*** Begin section ***
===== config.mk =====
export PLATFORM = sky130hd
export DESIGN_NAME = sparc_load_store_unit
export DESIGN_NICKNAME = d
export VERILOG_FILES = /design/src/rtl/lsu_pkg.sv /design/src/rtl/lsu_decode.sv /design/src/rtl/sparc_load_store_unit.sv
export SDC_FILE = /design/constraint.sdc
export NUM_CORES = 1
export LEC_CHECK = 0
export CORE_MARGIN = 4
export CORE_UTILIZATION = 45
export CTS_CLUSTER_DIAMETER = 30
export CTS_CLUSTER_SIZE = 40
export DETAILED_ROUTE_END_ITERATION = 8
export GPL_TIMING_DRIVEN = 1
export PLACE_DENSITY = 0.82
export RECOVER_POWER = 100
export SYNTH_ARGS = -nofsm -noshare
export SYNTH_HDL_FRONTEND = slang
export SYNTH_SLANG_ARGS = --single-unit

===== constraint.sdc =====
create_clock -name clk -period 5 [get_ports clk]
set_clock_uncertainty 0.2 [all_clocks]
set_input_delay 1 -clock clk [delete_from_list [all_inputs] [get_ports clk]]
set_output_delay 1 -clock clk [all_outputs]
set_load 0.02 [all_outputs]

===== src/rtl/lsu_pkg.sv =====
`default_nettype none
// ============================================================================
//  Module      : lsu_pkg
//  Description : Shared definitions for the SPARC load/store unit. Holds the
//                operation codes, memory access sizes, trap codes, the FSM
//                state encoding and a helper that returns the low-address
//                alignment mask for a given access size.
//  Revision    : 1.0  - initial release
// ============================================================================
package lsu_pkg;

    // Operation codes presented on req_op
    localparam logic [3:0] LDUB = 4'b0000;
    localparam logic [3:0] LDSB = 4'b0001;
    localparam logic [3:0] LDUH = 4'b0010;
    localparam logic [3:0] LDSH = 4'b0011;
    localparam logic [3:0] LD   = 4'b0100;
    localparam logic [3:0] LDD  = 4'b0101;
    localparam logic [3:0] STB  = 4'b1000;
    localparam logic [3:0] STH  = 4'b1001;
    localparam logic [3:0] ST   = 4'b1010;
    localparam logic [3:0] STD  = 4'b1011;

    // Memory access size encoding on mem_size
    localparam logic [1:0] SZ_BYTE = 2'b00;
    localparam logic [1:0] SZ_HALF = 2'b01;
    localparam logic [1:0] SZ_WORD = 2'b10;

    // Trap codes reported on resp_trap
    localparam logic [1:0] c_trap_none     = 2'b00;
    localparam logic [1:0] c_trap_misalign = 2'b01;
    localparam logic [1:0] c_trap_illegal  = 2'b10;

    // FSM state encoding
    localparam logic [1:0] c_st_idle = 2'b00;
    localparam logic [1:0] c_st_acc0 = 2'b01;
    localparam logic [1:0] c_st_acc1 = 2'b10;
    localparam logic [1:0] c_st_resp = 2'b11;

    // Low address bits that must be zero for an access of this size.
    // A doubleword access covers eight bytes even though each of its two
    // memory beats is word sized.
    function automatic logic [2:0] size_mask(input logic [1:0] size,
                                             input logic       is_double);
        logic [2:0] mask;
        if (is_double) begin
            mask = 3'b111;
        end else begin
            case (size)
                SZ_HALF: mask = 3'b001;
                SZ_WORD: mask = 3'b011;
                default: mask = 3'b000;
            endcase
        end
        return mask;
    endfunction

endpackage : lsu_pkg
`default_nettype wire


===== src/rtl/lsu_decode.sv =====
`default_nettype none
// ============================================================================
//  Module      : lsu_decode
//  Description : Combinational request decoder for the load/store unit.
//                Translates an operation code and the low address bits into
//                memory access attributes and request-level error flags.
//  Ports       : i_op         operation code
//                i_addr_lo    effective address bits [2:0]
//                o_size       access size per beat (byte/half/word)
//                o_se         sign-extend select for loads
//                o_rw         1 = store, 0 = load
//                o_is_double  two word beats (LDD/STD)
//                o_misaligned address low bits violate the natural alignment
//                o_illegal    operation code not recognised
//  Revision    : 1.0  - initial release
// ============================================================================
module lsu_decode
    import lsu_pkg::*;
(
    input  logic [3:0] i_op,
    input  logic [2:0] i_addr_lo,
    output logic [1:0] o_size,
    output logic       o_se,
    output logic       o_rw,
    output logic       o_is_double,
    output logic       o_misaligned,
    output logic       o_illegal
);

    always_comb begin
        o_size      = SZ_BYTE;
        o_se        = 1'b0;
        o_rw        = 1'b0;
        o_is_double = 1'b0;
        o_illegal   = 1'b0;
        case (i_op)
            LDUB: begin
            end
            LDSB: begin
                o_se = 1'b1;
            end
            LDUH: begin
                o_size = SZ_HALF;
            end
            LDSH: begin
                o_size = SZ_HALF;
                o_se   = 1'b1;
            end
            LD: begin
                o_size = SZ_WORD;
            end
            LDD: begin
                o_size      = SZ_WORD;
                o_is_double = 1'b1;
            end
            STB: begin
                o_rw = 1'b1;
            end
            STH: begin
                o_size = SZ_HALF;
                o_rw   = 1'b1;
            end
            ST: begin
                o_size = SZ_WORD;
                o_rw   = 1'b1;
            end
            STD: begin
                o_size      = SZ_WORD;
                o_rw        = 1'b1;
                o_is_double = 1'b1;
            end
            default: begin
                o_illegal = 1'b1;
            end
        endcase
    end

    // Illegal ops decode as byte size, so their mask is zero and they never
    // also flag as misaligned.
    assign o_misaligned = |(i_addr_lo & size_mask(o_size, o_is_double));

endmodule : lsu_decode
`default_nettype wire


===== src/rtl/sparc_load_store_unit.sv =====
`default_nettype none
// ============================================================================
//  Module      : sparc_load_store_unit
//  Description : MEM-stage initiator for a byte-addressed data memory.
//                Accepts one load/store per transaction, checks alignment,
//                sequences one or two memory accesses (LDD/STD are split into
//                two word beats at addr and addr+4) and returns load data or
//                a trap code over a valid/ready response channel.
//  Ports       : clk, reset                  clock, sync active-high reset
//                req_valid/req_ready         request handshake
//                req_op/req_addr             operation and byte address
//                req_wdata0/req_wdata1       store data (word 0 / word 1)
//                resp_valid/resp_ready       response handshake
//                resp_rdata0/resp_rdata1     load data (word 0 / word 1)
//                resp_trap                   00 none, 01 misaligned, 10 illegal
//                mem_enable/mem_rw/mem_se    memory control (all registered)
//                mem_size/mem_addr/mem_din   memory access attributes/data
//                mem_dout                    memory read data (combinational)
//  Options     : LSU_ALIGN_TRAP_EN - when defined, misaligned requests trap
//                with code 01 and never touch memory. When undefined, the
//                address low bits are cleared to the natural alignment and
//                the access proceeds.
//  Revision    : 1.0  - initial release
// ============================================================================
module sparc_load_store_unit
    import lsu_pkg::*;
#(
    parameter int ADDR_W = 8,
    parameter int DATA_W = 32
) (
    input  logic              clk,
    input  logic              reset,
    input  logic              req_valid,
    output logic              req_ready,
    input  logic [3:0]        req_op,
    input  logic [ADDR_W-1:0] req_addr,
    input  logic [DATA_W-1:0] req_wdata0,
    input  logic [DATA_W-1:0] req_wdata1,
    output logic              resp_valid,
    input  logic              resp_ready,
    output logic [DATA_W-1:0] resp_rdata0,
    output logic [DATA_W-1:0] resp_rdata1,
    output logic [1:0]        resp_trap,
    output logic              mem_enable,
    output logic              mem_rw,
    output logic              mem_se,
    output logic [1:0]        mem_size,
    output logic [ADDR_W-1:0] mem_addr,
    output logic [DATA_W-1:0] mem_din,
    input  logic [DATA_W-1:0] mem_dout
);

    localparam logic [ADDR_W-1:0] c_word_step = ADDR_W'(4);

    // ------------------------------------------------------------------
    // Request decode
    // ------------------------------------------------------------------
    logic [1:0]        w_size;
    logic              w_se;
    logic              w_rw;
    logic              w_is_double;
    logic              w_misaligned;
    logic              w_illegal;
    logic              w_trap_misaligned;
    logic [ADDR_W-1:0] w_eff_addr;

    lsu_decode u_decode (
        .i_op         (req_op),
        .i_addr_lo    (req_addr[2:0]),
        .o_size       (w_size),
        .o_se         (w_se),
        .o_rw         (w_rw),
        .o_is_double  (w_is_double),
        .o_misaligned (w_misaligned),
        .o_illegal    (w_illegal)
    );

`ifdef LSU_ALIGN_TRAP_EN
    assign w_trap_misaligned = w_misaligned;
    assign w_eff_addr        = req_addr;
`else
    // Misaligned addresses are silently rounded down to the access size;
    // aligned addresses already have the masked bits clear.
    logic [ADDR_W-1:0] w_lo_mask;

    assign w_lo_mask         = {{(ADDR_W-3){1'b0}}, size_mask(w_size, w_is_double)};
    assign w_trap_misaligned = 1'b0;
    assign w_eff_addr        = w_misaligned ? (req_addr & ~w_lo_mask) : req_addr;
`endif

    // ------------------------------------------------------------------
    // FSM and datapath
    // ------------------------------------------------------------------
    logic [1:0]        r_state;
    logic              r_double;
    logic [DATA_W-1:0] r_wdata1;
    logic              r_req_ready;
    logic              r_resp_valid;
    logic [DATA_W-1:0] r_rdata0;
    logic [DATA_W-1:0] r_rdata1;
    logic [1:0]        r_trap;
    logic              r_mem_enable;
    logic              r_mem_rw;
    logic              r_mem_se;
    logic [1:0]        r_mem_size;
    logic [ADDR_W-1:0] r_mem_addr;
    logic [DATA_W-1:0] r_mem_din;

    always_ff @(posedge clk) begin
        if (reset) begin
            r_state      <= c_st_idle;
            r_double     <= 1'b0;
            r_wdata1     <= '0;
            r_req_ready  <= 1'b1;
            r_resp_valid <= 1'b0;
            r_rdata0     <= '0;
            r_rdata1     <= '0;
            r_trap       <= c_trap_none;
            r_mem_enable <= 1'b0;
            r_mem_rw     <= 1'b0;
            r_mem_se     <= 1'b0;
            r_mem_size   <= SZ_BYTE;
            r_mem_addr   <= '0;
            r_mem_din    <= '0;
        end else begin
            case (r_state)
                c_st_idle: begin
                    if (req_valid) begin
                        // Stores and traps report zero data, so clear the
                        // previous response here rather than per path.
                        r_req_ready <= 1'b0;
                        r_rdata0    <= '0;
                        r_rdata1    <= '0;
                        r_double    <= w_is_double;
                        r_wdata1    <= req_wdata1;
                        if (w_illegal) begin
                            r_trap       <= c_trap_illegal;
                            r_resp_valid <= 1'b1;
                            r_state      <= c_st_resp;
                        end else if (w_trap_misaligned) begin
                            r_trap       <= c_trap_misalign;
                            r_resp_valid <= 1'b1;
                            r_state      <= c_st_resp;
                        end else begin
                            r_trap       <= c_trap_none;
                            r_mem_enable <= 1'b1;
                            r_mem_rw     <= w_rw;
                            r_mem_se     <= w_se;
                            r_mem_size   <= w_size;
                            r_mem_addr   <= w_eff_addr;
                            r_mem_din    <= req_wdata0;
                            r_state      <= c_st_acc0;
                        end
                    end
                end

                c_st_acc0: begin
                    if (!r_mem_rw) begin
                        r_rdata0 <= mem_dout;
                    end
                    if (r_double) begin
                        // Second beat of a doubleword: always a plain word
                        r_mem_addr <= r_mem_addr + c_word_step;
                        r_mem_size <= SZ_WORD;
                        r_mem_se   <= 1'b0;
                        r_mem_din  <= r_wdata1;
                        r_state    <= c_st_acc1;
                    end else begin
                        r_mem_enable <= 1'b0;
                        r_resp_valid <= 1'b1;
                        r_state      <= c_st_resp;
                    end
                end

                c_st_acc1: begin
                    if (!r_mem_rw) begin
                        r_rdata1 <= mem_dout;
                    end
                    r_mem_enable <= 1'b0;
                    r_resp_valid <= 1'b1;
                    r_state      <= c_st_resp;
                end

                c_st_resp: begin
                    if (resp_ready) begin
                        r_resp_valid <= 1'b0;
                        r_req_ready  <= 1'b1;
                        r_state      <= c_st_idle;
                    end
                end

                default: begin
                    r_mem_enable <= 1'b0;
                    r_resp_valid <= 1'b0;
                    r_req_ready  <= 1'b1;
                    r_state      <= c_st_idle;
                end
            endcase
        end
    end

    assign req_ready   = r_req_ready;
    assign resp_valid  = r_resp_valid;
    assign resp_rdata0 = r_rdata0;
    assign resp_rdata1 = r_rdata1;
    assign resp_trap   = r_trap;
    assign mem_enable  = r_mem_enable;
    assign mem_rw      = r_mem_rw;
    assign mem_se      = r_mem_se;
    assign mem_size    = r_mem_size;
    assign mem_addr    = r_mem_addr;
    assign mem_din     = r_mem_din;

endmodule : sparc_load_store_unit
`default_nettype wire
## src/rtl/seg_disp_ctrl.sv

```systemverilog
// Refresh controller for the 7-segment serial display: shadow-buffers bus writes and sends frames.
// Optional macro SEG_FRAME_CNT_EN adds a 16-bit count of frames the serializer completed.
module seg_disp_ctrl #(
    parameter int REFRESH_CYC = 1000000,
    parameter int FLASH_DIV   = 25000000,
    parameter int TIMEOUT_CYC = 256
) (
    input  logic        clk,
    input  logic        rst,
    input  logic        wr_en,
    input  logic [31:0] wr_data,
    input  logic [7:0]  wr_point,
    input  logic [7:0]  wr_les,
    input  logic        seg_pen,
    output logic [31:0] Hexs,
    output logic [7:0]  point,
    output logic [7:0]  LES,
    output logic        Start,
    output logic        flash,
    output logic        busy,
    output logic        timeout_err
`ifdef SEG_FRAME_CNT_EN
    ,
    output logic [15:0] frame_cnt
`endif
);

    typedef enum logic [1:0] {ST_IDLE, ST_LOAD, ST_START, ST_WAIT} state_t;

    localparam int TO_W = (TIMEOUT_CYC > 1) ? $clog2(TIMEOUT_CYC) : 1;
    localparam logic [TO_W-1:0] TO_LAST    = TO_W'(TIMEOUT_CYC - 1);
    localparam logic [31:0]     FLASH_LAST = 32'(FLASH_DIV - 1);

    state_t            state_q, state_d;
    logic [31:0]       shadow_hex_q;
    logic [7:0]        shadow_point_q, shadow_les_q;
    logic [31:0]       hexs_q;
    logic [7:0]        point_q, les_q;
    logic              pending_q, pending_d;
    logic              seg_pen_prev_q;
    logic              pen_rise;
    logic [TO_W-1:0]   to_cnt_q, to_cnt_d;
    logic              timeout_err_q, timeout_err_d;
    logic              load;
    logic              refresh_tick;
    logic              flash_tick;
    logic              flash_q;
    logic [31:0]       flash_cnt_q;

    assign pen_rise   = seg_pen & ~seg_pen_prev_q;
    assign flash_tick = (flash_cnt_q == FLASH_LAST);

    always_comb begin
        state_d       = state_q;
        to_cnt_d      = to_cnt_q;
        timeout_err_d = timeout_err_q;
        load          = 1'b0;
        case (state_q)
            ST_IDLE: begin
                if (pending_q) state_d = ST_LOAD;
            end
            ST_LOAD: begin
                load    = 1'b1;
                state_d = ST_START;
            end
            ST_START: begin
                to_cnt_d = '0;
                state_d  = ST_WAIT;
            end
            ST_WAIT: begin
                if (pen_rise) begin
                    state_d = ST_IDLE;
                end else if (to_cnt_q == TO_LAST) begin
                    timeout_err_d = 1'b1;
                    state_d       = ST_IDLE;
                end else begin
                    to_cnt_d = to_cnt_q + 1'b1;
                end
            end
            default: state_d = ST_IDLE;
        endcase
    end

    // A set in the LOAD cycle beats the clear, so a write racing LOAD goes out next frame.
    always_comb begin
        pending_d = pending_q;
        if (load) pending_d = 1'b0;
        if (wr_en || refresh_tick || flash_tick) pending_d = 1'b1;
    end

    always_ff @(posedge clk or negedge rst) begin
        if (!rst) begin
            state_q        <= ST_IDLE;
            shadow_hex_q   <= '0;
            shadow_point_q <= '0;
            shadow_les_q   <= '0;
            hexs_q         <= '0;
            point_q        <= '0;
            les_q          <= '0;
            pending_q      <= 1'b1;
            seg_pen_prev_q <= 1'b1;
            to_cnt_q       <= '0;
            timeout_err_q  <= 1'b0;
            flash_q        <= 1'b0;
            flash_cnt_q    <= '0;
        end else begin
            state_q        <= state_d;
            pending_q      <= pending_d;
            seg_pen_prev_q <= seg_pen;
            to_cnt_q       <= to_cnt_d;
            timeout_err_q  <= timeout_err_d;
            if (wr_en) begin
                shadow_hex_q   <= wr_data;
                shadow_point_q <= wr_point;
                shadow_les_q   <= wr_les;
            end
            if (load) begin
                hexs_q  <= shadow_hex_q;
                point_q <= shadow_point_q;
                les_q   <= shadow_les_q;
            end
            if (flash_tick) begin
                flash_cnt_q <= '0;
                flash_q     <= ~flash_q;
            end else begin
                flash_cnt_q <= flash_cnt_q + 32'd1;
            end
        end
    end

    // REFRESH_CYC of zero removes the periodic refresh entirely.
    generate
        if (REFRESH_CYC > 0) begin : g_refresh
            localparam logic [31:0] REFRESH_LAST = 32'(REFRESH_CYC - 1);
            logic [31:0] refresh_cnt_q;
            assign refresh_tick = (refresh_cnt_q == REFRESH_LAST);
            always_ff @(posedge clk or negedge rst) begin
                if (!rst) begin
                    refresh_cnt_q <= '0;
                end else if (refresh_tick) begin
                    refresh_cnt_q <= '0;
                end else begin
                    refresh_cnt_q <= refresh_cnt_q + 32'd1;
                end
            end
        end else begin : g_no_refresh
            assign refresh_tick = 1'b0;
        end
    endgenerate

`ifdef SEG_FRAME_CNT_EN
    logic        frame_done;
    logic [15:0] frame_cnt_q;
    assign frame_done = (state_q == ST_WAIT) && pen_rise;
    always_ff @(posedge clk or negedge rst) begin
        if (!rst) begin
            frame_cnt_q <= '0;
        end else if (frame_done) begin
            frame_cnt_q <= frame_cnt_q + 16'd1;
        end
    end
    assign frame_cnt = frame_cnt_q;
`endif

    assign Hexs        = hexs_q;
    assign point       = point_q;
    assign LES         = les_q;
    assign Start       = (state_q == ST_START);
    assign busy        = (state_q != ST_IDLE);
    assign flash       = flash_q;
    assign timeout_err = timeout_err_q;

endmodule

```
*** End section ***
TASK GOAL> All lines above that contain "handshake" are required in the answer.

EXPECTED ANSWER>
//                req_valid/req_ready         request handshake
//                resp_valid/resp_ready       response handshake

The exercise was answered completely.